Directions: For the entries below, how many lines contain the word "settings"? Reply with the number and nothing else.

Data for the task:
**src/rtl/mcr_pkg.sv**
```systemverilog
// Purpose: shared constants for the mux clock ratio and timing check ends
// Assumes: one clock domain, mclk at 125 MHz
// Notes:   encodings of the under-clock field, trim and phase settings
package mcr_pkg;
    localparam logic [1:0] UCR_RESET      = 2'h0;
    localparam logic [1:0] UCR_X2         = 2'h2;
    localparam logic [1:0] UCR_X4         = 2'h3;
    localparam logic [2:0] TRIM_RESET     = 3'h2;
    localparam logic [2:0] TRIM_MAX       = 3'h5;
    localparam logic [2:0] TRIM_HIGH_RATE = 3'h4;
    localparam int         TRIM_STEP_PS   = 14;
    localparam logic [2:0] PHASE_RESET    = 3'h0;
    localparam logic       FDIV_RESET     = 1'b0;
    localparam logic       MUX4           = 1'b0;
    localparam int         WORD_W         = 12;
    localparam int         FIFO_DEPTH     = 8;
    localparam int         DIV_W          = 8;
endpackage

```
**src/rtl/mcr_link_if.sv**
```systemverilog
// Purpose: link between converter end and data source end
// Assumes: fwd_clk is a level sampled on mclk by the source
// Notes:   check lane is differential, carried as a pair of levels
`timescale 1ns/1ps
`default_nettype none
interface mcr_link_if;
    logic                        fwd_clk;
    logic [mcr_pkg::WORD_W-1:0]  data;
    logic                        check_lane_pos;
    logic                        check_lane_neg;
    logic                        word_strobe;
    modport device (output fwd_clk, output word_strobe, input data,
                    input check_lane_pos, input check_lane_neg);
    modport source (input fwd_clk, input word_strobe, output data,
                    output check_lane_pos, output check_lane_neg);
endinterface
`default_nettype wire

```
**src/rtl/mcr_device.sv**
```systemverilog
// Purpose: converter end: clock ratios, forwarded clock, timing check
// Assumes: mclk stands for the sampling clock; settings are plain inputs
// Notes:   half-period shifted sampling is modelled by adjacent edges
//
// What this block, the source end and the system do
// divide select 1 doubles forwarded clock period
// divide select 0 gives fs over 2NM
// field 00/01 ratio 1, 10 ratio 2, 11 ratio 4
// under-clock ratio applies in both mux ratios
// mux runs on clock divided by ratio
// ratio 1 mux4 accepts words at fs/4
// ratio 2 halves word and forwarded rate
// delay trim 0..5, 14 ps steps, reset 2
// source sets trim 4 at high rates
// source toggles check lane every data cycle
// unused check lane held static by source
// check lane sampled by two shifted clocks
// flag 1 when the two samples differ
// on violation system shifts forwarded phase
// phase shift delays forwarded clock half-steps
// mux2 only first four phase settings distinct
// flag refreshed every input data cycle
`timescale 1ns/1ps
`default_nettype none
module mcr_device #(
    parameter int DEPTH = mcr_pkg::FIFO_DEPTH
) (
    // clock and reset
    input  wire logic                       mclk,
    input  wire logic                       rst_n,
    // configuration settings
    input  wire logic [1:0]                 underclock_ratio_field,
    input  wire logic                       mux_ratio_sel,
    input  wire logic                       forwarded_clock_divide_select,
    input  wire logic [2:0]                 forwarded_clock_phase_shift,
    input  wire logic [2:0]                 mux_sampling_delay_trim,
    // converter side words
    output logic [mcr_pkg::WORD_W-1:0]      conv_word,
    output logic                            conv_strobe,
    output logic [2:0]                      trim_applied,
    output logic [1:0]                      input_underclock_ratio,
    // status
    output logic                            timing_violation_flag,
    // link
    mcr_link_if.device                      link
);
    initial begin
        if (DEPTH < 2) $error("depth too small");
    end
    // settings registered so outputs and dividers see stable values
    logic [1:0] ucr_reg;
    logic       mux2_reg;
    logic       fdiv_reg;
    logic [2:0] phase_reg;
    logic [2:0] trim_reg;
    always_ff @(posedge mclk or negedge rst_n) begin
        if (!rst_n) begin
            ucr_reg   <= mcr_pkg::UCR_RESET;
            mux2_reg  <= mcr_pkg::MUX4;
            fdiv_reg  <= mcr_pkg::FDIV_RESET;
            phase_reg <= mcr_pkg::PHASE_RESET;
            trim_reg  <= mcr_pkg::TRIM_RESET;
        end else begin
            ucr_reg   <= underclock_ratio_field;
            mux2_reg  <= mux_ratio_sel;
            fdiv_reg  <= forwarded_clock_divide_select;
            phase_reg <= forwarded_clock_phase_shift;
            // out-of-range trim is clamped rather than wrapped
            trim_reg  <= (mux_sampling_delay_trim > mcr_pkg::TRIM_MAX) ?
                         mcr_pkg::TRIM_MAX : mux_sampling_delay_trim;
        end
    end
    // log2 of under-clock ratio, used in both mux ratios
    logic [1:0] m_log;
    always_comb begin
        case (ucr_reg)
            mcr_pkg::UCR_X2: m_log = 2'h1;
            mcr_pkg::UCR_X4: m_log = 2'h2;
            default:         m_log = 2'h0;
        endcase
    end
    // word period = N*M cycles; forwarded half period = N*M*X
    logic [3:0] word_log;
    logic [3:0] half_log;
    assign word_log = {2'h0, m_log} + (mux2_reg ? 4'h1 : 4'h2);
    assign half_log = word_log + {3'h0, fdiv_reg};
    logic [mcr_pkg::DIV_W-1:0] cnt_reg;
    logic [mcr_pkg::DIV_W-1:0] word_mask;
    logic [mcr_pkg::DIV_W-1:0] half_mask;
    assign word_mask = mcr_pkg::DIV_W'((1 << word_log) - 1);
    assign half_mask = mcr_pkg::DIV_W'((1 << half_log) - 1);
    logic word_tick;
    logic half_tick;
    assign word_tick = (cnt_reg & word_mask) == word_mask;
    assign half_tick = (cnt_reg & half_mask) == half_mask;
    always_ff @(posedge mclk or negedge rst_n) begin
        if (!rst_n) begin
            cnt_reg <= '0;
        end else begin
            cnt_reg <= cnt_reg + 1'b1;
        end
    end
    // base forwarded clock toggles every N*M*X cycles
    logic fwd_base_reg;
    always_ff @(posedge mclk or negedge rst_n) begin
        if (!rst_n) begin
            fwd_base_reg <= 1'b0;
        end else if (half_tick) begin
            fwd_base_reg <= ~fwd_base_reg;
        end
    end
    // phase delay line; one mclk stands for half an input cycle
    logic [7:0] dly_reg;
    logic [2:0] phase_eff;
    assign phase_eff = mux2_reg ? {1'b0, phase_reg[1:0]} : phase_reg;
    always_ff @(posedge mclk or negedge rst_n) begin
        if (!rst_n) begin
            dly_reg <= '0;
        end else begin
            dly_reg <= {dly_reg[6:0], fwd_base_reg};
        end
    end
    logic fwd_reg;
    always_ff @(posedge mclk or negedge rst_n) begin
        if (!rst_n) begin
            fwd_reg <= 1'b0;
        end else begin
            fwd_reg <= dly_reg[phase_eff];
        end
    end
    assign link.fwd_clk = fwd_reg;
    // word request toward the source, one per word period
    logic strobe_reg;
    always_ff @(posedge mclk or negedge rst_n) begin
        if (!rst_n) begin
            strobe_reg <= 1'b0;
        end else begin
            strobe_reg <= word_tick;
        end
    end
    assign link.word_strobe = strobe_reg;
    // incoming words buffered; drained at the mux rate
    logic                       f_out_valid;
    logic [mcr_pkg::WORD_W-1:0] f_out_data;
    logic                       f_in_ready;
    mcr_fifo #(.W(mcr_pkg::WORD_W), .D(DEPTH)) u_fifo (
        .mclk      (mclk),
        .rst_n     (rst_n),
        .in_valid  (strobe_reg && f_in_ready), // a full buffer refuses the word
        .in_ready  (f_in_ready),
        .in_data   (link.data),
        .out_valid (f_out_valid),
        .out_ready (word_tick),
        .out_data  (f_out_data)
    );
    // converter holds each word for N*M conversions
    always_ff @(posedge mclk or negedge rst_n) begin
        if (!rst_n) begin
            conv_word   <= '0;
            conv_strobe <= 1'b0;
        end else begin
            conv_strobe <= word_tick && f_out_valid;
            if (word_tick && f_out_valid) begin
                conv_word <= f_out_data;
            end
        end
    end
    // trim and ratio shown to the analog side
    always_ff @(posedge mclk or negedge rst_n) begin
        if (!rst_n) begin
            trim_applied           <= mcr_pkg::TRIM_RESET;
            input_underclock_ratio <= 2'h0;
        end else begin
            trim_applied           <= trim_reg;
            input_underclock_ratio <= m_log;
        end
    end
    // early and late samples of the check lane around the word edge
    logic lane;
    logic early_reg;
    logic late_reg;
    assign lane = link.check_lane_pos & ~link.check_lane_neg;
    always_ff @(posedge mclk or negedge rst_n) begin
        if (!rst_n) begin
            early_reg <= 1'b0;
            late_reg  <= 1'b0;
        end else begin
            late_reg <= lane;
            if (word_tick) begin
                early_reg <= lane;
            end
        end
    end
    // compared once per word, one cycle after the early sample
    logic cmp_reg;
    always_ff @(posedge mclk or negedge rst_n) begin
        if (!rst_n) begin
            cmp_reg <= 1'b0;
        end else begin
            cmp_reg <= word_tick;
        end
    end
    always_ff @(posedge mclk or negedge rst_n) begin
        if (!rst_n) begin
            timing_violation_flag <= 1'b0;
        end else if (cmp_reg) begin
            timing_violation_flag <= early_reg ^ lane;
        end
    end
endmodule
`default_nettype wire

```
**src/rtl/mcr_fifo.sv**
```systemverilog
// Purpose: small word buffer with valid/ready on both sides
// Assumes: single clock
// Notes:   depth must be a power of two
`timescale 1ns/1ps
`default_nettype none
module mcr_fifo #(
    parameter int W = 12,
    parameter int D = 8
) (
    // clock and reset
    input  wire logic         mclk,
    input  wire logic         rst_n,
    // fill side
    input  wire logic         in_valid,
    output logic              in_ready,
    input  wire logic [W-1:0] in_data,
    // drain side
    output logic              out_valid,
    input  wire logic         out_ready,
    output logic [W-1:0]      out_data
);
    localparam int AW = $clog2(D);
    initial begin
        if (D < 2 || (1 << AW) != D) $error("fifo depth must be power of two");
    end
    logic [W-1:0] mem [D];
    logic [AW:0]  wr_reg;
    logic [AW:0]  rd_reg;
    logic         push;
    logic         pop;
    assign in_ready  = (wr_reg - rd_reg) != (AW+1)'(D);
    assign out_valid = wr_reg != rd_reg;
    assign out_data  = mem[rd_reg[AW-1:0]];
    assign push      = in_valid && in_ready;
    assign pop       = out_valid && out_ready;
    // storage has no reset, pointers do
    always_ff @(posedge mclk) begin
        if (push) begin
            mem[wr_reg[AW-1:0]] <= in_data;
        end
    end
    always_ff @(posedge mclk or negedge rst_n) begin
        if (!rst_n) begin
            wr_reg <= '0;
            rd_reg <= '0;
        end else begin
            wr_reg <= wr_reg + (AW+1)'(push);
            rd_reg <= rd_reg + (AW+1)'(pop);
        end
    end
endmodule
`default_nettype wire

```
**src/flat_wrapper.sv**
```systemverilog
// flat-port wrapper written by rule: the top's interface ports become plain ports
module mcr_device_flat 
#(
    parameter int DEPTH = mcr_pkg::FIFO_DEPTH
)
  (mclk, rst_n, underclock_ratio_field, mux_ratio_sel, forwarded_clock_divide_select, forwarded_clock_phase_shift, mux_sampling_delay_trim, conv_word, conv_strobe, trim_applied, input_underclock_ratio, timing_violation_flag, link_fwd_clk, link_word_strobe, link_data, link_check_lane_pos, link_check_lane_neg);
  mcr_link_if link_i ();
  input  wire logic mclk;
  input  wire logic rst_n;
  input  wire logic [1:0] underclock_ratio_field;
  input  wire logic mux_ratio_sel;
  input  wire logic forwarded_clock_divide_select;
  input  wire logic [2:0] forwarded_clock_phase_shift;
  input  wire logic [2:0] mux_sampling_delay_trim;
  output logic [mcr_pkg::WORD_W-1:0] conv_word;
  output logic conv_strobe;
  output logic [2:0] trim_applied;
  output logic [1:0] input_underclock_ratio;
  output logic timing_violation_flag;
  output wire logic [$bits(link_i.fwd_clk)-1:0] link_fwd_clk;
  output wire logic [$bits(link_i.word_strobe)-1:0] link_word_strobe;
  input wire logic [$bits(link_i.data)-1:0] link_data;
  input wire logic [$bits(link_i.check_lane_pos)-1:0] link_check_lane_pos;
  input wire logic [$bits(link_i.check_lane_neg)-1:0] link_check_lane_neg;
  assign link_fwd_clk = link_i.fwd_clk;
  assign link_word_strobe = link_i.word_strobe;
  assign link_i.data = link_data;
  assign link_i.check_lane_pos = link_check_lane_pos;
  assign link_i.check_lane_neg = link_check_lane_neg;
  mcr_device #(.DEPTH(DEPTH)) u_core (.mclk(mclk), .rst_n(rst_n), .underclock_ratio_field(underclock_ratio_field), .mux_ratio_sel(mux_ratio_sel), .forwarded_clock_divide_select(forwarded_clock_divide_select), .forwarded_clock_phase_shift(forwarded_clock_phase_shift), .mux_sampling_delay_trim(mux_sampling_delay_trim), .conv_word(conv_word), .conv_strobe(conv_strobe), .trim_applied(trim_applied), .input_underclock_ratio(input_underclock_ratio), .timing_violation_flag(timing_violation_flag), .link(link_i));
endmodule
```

Response to the exercise: 5